Data excerpts
$ cat src/rtl/trivium_pkg.sv
// trivium_pkg: state encoding and sizing constants shared by trivium_ctrl and its helpers.
package trivium_pkg;

  typedef enum logic [2:0] {
    ST_KEY,
    ST_IV,
    ST_LOAD,
    ST_WARM,
    ST_READY,
    ST_GEN,
    ST_WRITE,
    ST_PREF
  } state_t;

  localparam int KEY_W         = 80;
  localparam int IV_W          = 80;
  localparam int WARMUP_CYCLES = 1152;
  localparam int WARM_CNT_W    = 11;
  localparam int KS_BITS       = 8;

endpackage

$ cat src/rtl/trivium_byte_hold.sv
// trivium_byte_hold: one-byte parking slot for received bytes the sequencer cannot take yet.
module trivium_byte_hold (
  input  logic       clk,
  input  logic       rst_n,
  input  logic       i_store,
  input  logic       i_take,
  input  logic [7:0] i_data,
  output logic       o_full,
  output logic [7:0] o_data
);

  logic       r_full;
  logic [7:0] r_data;

  // A store is accepted when the slot is empty or is being emptied in the same cycle.
  always_ff @(posedge clk or negedge rst_n) begin
    if (!rst_n) begin
      r_full <= 1'b0;
      r_data <= '0;
    end else if (i_store && (!r_full || i_take)) begin
      r_full <= 1'b1;
      r_data <= i_data;
    end else if (i_take) begin
      r_full <= 1'b0;
    end
  end

  assign o_full = r_full;
  assign o_data = r_data;

endmodule

$ cat src/rtl/trivium_ctrl.sv
// trivium_ctrl: collects key/IV from UART bytes, warms up the Trivium core, then encrypts bytes into the TX FIFO.
// Define TRIVIUM_KS_PREFETCH_EN to pre-generate each keystream byte ahead of the next plaintext byte.
module trivium_ctrl #(
  parameter int KEY_BYTES     = trivium_pkg::KEY_W / 8,
  parameter int IV_BYTES      = trivium_pkg::IV_W / 8,
  parameter int WARMUP_CYCLES = trivium_pkg::WARMUP_CYCLES
) (
  input  logic                   clk,
  input  logic                   rst_n,
  input  logic [7:0]             rx_data,
  input  logic                   rx_valid,
  input  logic                   fifo_full,
  output logic                   fifo_wr_en,
  output logic [7:0]             fifo_wr_data,
  output logic [8*KEY_BYTES-1:0] triv_key,
  output logic [8*IV_BYTES-1:0]  triv_iv,
  output logic                   triv_load,
  output logic                   triv_step,
  input  logic                   triv_ks,
  output logic                   ready,
  output logic                   overrun
);

  import trivium_pkg::*;

  state_t                 r_state;
  state_t                 w_stateNext;
  logic [7:0]             r_byteCnt;
  logic [WARM_CNT_W-1:0]  r_cnt;
  logic [KS_BITS-1:0]     r_ks;
  logic [KS_BITS-1:0]     w_ksNext;
  logic [8*KEY_BYTES-1:0] r_key;
  logic [8*IV_BYTES-1:0]  r_iv;
  logic [7:0]             r_wrData;
  logic                   r_overrun;
`ifdef TRIVIUM_KS_PREFETCH_EN
  logic                   r_ksValid;
`else
  logic [7:0]             r_pt;
`endif

  logic       w_holdFull;
  logic [7:0] w_holdData;
  logic       w_readyOk;
  logic       w_take;
  logic       w_holdTake;
  logic       w_holdStore;
  logic       w_drop;
  logic       w_inKeyIv;
  logic       w_byteLast;
  logic       w_cntLast;
  logic [7:0] w_inByte;

`ifdef TRIVIUM_KS_PREFETCH_EN
  assign w_readyOk = (r_state == ST_READY) && r_ksValid;
`else
  assign w_readyOk = (r_state == ST_READY);
`endif

  // The hold slot is always served before a fresh byte so arrival order is preserved.
  assign w_inKeyIv   = (r_state == ST_KEY) || (r_state == ST_IV);
  assign w_take      = w_readyOk && (w_holdFull || rx_valid);
  assign w_holdTake  = w_readyOk && w_holdFull;
  assign w_holdStore = rx_valid && !w_inKeyIv && !(w_readyOk && !w_holdFull);
  assign w_drop      = w_holdStore && w_holdFull && !w_holdTake;
  assign w_inByte    = w_holdFull ? w_holdData : rx_data;

  assign w_byteLast = (r_state == ST_KEY) ? (r_byteCnt == 8'(KEY_BYTES - 1))
                                          : (r_byteCnt == 8'(IV_BYTES - 1));
  assign w_cntLast  = (r_state == ST_WARM) ? (r_cnt == WARM_CNT_W'(WARMUP_CYCLES - 1))
                                           : (r_cnt == WARM_CNT_W'(KS_BITS - 1));
  assign w_ksNext   = {triv_ks, r_ks[KS_BITS-1:1]};

  trivium_byte_hold u_hold (
    .clk     (clk),
    .rst_n   (rst_n),
    .i_store (w_holdStore),
    .i_take  (w_holdTake),
    .i_data  (rx_data),
    .o_full  (w_holdFull),
    .o_data  (w_holdData)
  );

  always_ff @(posedge clk or negedge rst_n) begin
    if (!rst_n) begin
      r_state <= ST_KEY;
    end else begin
      r_state <= w_stateNext;
    end
  end

  always_comb begin
    w_stateNext = r_state;
    triv_load   = 1'b0;
    triv_step   = 1'b0;
    ready       = 1'b0;
    fifo_wr_en  = 1'b0;
    unique case (r_state)
      ST_KEY: begin
        if (rx_valid && w_byteLast) w_stateNext = ST_IV;
      end
      ST_IV: begin
        if (rx_valid && w_byteLast) w_stateNext = ST_LOAD;
      end
      ST_LOAD: begin
        triv_load   = 1'b1;
        w_stateNext = ST_WARM;
      end
      ST_WARM: begin
        triv_step = 1'b1;
`ifdef TRIVIUM_KS_PREFETCH_EN
        if (w_cntLast) w_stateNext = ST_PREF;
`else
        if (w_cntLast) w_stateNext = ST_READY;
`endif
      end
      ST_READY: begin
        ready = 1'b1;
`ifdef TRIVIUM_KS_PREFETCH_EN
        if (w_take) w_stateNext = ST_WRITE;
`else
        if (w_take) w_stateNext = ST_GEN;
`endif
      end
      ST_GEN: begin
        triv_step = 1'b1;
        if (w_cntLast) w_stateNext = ST_WRITE;
      end
      ST_WRITE: begin
        if (!fifo_full) begin
          fifo_wr_en = 1'b1;
`ifdef TRIVIUM_KS_PREFETCH_EN
          w_stateNext = ST_PREF;
`else
          w_stateNext = ST_READY;
`endif
        end
      end
      ST_PREF: begin
`ifdef TRIVIUM_KS_PREFETCH_EN
        triv_step = 1'b1;
        if (w_cntLast) w_stateNext = ST_READY;
`else
        w_stateNext = ST_KEY;
`endif
      end
    endcase
  end

  // Key and IV shift in from the top so the first byte ends up in bits [7:0].
  always_ff @(posedge clk or negedge rst_n) begin
    if (!rst_n) begin
      r_byteCnt <= '0;
      r_cnt     <= '0;
      r_ks      <= '0;
      r_key     <= '0;
      r_iv      <= '0;
      r_wrData  <= '0;
      r_overrun <= 1'b0;
`ifdef TRIVIUM_KS_PREFETCH_EN
      r_ksValid <= 1'b0;
`else
      r_pt      <= '0;
`endif
    end else begin
      if (rx_valid && w_inKeyIv) begin
        r_byteCnt <= w_byteLast ? '0 : r_byteCnt + 1'b1;
      end
      if (rx_valid && (r_state == ST_KEY)) begin
        r_key <= {rx_data, r_key[8*KEY_BYTES-1:8]};
      end
      if (rx_valid && (r_state == ST_IV)) begin
        r_iv <= {rx_data, r_iv[8*IV_BYTES-1:8]};
      end
      if (triv_step) begin
        r_cnt <= w_cntLast ? '0 : r_cnt + 1'b1;
        r_ks  <= w_ksNext;
      end
      if (w_drop) begin
        r_overrun <= 1'b1;
      end
`ifdef TRIVIUM_KS_PREFETCH_EN
      if ((r_state == ST_PREF) && w_cntLast) begin
        r_ksValid <= 1'b1;
      end else if (w_take) begin
        r_ksValid <= 1'b0;
      end
      if (w_take) begin
        r_wrData <= w_inByte ^ r_ks;
      end
`else
      if (w_take) begin
        r_pt <= w_inByte;
      end
      if ((r_state == ST_GEN) && w_cntLast) begin
        r_wrData <= r_pt ^ w_ksNext;
      end
`endif
    end
  end

  assign triv_key     = r_key;
  assign triv_iv      = r_iv;
  assign fifo_wr_data = r_wrData;
  assign overrun      = r_overrun;

endmodule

**YOUR OBJECTIVE**
Please restate, exactly as written, the line that holds "if ((r_state == ST_PREF)" and all remaining lines of the data above, and only those.

**OUTPUT OF THE TASK**
      if ((r_state == ST_PREF) && w_cntLast) begin
        r_ksValid <= 1'b1;
      end else if (w_take) begin
        r_ksValid <= 1'b0;
      end
      if (w_take) begin
        r_wrData <= w_inByte ^ r_ks;
      end
`else
      if (w_take) begin
        r_pt <= w_inByte;
      end
      if ((r_state == ST_GEN) && w_cntLast) begin
        r_wrData <= r_pt ^ w_ksNext;
      end
`endif
    end
  end

  assign triv_key     = r_key;
  assign triv_iv      = r_iv;
  assign fifo_wr_data = r_wrData;
  assign overrun      = r_overrun;

endmodule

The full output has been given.